APRIL BOOK CHOICES - YOU DECIDE!

Which books would you like to be read in April? All you have to do is vote for one of the books below. Read the blurbs and see if there is anything that looks interesting and the book with the most votes by 21st March will be chosen to be read from 1st April.

There is also another poll running so please take a look at that one too as there may be something on that list. There will be two books chosen but you don't have to read both if you don't want to.

The polls end midnight 21st March!

1. The Time Travellers Wife - Audrey Niffenegger (529 pages)
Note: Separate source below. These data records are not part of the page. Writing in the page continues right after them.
**config.mk**
```make
export PLATFORM = sky130hd
export DESIGN_NAME = sorted_priority_queue_top
export DESIGN_NICKNAME = d
export VERILOG_FILES = /design/src/rtl/spq_pkg.sv /design/src/rtl/spq_cell.sv /design/src/rtl/sorted_priority_queue_top.sv
export VERILOG_INCLUDE_DIRS = /design/src /design/src/rtl
export SDC_FILE = /design/constraint.sdc
export NUM_CORES = 2
export LEC_CHECK = 0
export BUFFER_PORTS_ARGS = -buffer_cell sky130_fd_sc_hd__buf_2
export CAP_MARGIN = 40
export CORE_ASPECT_RATIO = 1.75
export CORE_MARGIN = 8
export CORE_UTILIZATION = 55
export CTS_CLUSTER_SIZE = 30
export DETAILED_ROUTE_END_ITERATION = 10
export HOLD_SLACK_MARGIN = 0.03
export PLACE_DENSITY = 0.71
export SETUP_SLACK_MARGIN = 0.05
export SYNTH_ARGS = -nofsm -noshare
export SYNTH_HDL_FRONTEND = slang
export SYNTH_SLANG_ARGS = --single-unit
export TNS_END_PERCENT = 20
```
**constraint.sdc**
```tcl
create_clock -name aclk -period 23.1 [get_ports aclk]
set_input_delay 0 -clock aclk [delete_from_list [all_inputs] [get_ports aclk]]
set_output_delay 0 -clock aclk [all_outputs]
set_load 0.05 [all_outputs]
```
This extraordinary, magical novel is the story of Clare and Henry who have known each other since Clare was six and Henry was thirty-six, and were married when Clare was twenty-two and Henry thirty. Impossible but true, because Henry is one of the first people diagnosed with Chrono-Displacement Disorder: periodically his genetic clock resets and he finds himself pulled suddenly into his past or future. His disappearances are spontaneous and his experiences are alternately harrowing and amusing. The Time Traveler's Wife depicts the effects of time travel on Henry and Clare's passionate love for each other with grace and humour. Their struggle to lead normal lives in the face of a force they can neither prevent nor control is intensely moving and entirely unforgettable.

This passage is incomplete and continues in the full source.